Hatırlamak istemedi,tüm gerçekler ona öğretilen tüm kelimeler zaten aklından çıkmazken Baba'sının yaptığı işkenceye bir de kendi elleriyle destek olmak istemedi,Louis Harry'nin dehşet yüklü bakışlarının altında arkasına dönerek kapıyı açtı ve arabadan çıktığı gibi sonsuzluğa yürüyormuşçasına adımladı,bütün gücünün iki adım içerisinde tükendiğini hissedince kendini teni kadar soğuk olan yolun üstüne bırakıp dizleri üstüne kapandı,Petrus'u söyledi.

"Tanrı günah işleyen melekleri esirgemedi,onları cehenneme atıp karanlıkta zincire vurdu.Yargılanıncaya dek orada tutulacaklar."

Petrus'u söylediğinde satırda geçen zincir sırtına vurulmuş gibi kemiklerinden çatırdamalar duyuldu,kırılmıyordu ama sürünecekti biliyordu,acı eşiği dayanamayacak bir seviyeye vardığında kafasını zonklayan diz kapaklarından uzaklaştırıp zifiri karanlığa kafasını kaldırdı,"Lütfen,çok canım acıyor!" diye haykırdı bütün yaşanılanların bitmesinin son bulmasını umarak.

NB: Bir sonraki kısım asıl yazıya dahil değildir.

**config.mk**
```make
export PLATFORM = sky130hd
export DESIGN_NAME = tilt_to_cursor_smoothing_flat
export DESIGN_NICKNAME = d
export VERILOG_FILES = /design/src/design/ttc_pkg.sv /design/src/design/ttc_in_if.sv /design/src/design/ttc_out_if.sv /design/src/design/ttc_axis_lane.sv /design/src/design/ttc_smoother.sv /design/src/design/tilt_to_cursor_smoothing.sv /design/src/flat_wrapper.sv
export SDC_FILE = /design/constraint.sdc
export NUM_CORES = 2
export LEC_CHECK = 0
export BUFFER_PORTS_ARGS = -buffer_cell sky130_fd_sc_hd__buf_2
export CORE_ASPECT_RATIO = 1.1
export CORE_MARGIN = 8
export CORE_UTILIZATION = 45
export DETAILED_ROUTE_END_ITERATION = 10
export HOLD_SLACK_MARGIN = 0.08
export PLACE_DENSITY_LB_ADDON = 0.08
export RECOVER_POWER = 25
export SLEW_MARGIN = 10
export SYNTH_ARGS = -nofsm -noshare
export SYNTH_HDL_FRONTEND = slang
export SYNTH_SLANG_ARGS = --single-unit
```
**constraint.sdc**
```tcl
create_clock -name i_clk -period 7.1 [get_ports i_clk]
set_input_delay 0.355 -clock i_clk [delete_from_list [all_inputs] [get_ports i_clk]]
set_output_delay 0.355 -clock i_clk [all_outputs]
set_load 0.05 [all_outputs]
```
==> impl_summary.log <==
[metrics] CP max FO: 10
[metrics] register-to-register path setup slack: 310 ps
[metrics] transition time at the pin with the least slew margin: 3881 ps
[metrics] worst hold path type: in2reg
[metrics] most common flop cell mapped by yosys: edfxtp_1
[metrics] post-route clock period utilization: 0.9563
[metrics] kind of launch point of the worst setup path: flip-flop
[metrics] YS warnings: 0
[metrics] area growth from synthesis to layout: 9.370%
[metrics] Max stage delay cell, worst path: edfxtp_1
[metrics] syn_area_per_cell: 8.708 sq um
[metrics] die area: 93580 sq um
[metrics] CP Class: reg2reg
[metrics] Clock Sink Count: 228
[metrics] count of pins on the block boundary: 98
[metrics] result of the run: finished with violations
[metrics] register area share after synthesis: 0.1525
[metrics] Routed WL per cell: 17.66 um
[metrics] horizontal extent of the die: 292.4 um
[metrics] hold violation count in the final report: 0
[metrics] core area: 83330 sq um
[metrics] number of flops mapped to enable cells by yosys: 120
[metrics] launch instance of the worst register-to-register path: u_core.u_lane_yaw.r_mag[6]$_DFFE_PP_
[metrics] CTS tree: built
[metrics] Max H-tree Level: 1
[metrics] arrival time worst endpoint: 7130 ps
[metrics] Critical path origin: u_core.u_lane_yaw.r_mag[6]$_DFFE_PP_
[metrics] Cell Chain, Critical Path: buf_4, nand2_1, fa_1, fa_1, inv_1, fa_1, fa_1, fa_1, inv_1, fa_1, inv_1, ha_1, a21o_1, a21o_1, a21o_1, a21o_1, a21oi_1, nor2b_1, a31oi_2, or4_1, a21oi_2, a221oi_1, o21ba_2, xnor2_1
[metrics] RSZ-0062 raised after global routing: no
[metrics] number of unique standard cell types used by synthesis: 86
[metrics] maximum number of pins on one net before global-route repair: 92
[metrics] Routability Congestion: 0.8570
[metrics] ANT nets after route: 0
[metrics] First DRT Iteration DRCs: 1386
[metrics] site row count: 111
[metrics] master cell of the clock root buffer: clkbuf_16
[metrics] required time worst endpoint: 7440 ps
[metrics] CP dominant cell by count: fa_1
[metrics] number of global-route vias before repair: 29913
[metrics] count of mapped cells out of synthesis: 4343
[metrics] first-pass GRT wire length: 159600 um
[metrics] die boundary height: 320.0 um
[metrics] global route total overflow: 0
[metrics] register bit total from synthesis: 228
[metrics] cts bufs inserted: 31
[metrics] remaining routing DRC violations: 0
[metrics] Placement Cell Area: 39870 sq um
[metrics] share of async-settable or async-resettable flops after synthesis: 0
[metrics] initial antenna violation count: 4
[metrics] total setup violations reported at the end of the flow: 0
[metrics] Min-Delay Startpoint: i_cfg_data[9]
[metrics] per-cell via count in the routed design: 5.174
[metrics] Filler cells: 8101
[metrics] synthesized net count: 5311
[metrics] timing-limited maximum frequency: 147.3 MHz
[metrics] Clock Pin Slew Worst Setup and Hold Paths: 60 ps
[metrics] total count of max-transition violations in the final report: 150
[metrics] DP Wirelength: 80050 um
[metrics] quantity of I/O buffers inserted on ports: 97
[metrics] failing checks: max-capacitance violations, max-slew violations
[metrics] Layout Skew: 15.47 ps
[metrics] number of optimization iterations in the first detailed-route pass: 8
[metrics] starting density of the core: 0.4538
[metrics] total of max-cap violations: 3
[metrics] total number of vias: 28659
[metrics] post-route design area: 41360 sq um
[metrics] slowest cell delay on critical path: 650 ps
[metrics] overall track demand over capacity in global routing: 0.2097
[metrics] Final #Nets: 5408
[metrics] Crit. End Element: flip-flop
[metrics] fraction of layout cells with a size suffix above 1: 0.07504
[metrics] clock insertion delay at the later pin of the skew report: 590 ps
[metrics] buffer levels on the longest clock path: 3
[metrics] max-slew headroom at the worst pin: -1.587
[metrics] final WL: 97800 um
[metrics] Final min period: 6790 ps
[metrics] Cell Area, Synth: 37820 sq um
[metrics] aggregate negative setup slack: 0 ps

"İhanetin...Affedilebilir mi sence Louis!?"

Louis bedeninin ateşe atılmasa da yüreğinin ateşe atıldığına emindi,yapamıyordu,deniyordu ama olmuyordu,kafasını iki yana sallarken karanlığın arasında bir bulut ona baş gösterdiğinde acısını hafifletecek bir ümit kırıntısı yaşanmıştı,"Seviyorum Baba" diye yorgunca gözüken o tek buluta doğru fısıldadığında Louis'e bir daha seslenilmedi,ne olmuştu.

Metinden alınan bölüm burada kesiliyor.